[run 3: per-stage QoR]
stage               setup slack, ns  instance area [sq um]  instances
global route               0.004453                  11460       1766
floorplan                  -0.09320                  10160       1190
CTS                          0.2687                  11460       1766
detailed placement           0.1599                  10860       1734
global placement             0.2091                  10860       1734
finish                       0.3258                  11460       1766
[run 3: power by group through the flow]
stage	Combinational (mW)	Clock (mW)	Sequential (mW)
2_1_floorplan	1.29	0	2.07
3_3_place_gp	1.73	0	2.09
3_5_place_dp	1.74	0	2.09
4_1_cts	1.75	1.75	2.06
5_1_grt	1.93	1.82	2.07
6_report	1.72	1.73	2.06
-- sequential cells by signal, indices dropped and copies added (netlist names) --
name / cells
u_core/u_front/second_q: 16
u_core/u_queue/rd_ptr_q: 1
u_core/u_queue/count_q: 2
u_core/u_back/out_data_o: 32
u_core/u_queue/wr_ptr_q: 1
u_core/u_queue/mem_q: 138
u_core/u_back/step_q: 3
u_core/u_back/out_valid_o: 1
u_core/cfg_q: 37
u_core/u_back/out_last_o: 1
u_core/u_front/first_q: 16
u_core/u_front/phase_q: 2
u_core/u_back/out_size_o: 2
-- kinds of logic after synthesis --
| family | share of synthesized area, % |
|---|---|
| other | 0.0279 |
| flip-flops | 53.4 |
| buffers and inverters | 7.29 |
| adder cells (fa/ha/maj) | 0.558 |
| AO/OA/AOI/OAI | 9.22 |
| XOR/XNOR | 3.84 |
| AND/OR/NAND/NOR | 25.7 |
===== config.mk =====
export PLATFORM = sky130hd
export DESIGN_NAME = gbdmb_fifo
export DESIGN_NICKNAME = d
export VERILOG_FILES = /design/src/hw/rtl/gbdmb_pkg.sv /design/src/hw/rtl/gbdmb_fifo.sv
export SDC_FILE = /design/constraint.sdc
export NUM_CORES = 1
export LEC_CHECK = 0
export BUFFER_PORTS_ARGS = -buffer_cell sky130_fd_sc_hd__buf_2
export CAP_MARGIN = 20
export CORE_MARGIN = 8
export CORE_UTILIZATION = 45
export CTS_CLUSTER_SIZE = 8
export DETAILED_ROUTE_END_ITERATION = 10
export PLACE_DENSITY = 0.67
export SLEW_MARGIN = 20
export SYNTH_ARGS = -nofsm -noshare
export SYNTH_HDL_FRONTEND = slang
export SYNTH_SLANG_ARGS = --single-unit

===== constraint.sdc =====
create_clock -name aclk -period 2.2 [get_ports aclk]
set_input_delay 0.11 -clock aclk [delete_from_list [all_inputs] [get_ports aclk]]
set_output_delay 0.11 -clock aclk [all_outputs]
set_load 0.05 [all_outputs]

===== src/hw/rtl/gbdmb_pkg.sv =====
// Shared types, constants and helper functions of the glyph box downsampler.
// No dependencies; every other file of the block but gbdmb_ram imports this package.
`default_nettype none

package gbdmb_pkg;

    // Sizing of the block.
    localparam int MAX_GLYPH_SIDE     = 256;
    localparam int MAX_SURFACE_WIDTH  = 512;
    localparam int MAX_SURFACE_HEIGHT = 512;
    localparam int OVERSAMPLE         = 2;

    localparam int HALF_SIDE   = (MAX_GLYPH_SIDE + 1) / OVERSAMPLE;
    localparam int STORE_DEPTH = MAX_SURFACE_WIDTH * MAX_SURFACE_HEIGHT;

    // Field and datapath widths.
    localparam int COV_W    = 8;
    localparam int POS_W    = $clog2(MAX_GLYPH_SIDE);
    localparam int BLK_W    = $clog2(HALF_SIDE);
    localparam int PAIR_W   = COV_W + 1;
    localparam int SUM_W    = COV_W + 2;
    localparam int GSIZE_W  = 9;
    localparam int DEST_W   = 11;
    localparam int SSIZE_W  = 10;
    localparam int COORD_W  = 12;
    localparam int PX_W     = $clog2(MAX_SURFACE_WIDTH);
    localparam int PY_W     = $clog2(MAX_SURFACE_HEIGHT);
    localparam int STORE_AW = PX_W + PY_W;
    localparam int STRIDE_W = 11;
    localparam int OFFSET_W = 20;

    // Queue between the sample front end and the pixel back end (power of two).
    localparam int QUEUE_DEPTH = 4;

    // Configuration port.
    localparam int CFG_INDEX_W = 3;
    localparam int CFG_DATA_W  = 11;

    typedef enum logic [CFG_INDEX_W-1:0] {
        REG_GLYPH_WIDTH    = 3'd0,
        REG_GLYPH_HEIGHT   = 3'd1,
        REG_DEST_X         = 3'd2,
        REG_DEST_Y         = 3'd3,
        REG_SURFACE_WIDTH  = 3'd4,
        REG_SURFACE_HEIGHT = 3'd5
    } cfg_reg_t;

    // Glyph geometry seen by the front end: index of the last column and row.
    typedef struct packed {
        logic [POS_W-1:0] last_col;
        logic [POS_W-1:0] last_row;
    } front_cfg_t;

    // Placement and clipping geometry seen by the back end.
    typedef struct packed {
        logic [DEST_W-1:0]   dest_x;
        logic [DEST_W-1:0]   dest_y;
        logic [SSIZE_W-1:0]  surf_w;
        logic [SSIZE_W-1:0]  surf_h;
        logic [STRIDE_W-1:0] stride;
    } back_cfg_t;

    // One finished 2x2 block on its way to the back end.
    typedef struct packed {
        logic [SUM_W-1:0] sum;
        logic             col_odd;
        logic             row_odd;
        logic [BLK_W-1:0] bc;
        logic [BLK_W-1:0] br;
        logic             last;
    } blk_t;

    // Index of the last sample along one glyph side; zero counts as one and
    // sizes above the maximum saturate.
    function automatic logic [POS_W-1:0] side_last(input logic [GSIZE_W-1:0] size);
        logic [GSIZE_W-1:0] m1;
        m1 = size - GSIZE_W'(1);
        if (size == '0) begin
            return '0;
        end else if (size > GSIZE_W'(MAX_GLYPH_SIDE)) begin
            return POS_W'(MAX_GLYPH_SIDE - 1);
        end
        return m1[POS_W-1:0];
    endfunction

    function automatic logic [SSIZE_W-1:0] surf_clamp(input logic [SSIZE_W-1:0] size,
                                                      input logic [SSIZE_W-1:0] hi);
        if (size == '0) begin
            return SSIZE_W'(1);
        end else if (size > hi) begin
            return hi;
        end
        return size;
    endfunction

    // Row stride in bytes: three bytes a pixel, padded to a multiple of four.
    function automatic logic [STRIDE_W-1:0] row_stride(input logic [SSIZE_W-1:0] width);
        logic [STRIDE_W-1:0] padded;
        padded = STRIDE_W'(width) + {width, 1'b0} + STRIDE_W'(3);
        return {padded[STRIDE_W-1:2], 2'b00};
    endfunction

endpackage

`default_nettype wire


===== src/hw/rtl/gbdmb_fifo.sv =====
// Short block queue between the sample front end and the pixel back end.
// Depends on gbdmb_pkg for blk_t and QUEUE_DEPTH.
`default_nettype none

module gbdmb_fifo
    import gbdmb_pkg::*;
(
    input  wire logic aclk,
    input  wire logic aresetn,
    input  wire logic push,
    input  wire blk_t push_data,
    output logic      full,
    input  wire logic pop,
    output blk_t      pop_data,
    output logic      empty
);

    localparam int QA_W  = $clog2(QUEUE_DEPTH);
    localparam int CNT_W = $clog2(QUEUE_DEPTH + 1);

    blk_t             slot_reg [QUEUE_DEPTH];
    logic [QA_W-1:0]  wr_ptr_reg;
    logic [QA_W-1:0]  rd_ptr_reg;
    logic [CNT_W-1:0] count_reg;
    logic [CNT_W-1:0] count_next;

    assign full     = (count_reg == CNT_W'(QUEUE_DEPTH));
    assign empty    = (count_reg == '0);
    assign pop_data = slot_reg[rd_ptr_reg];

    always_comb begin
        case ({push, pop})
            2'b10:   count_next = count_reg + CNT_W'(1);
            2'b01:   count_next = count_reg - CNT_W'(1);
            default: count_next = count_reg;
        endcase
    end

    always_ff @(posedge aclk) begin
        if (!aresetn) begin
            wr_ptr_reg <= '0;
            rd_ptr_reg <= '0;
            count_reg  <= '0;
        end else begin
            count_reg <= count_next;
            if (push) begin
                wr_ptr_reg <= wr_ptr_reg + QA_W'(1);
            end
            if (pop) begin
                rd_ptr_reg <= rd_ptr_reg + QA_W'(1);
            end
        end
    end

    always_ff @(posedge aclk) begin
        if (push) begin
            slot_reg[wr_ptr_reg] <= push_data;
        end
    end

`ifndef SYNTHESIS
    a_no_push_when_full: assert property (@(posedge aclk) disable iff (!aresetn)
        push |-> !full)
        else $error("block queue written while full");
    a_no_pop_when_empty: assert property (@(posedge aclk) disable iff (!aresetn)
        pop |-> !empty)
        else $error("block queue read while empty");
`endif

endmodule

`default_nettype wire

################

There is a line with "-- sequential cells" and a line with "XOR/XNOR | 3.84 |" above. Copy exactly those two lines and all lines between them, with nothing else.

:: The completed task ::
-- sequential cells by signal, indices dropped and copies added (netlist names) --
name / cells
u_core/u_front/second_q: 16
u_core/u_queue/rd_ptr_q: 1
u_core/u_queue/count_q: 2
u_core/u_back/out_data_o: 32
u_core/u_queue/wr_ptr_q: 1
u_core/u_queue/mem_q: 138
u_core/u_back/step_q: 3
u_core/u_back/out_valid_o: 1
u_core/cfg_q: 37
u_core/u_back/out_last_o: 1
u_core/u_front/first_q: 16
u_core/u_front/phase_q: 2
u_core/u_back/out_size_o: 2
-- kinds of logic after synthesis --
| family | share of synthesized area, % |
|---|---|
| other | 0.0279 |
| flip-flops | 53.4 |
| buffers and inverters | 7.29 |
| adder cells (fa/ha/maj) | 0.558 |
| AO/OA/AOI/OAI | 9.22 |
| XOR/XNOR | 3.84 |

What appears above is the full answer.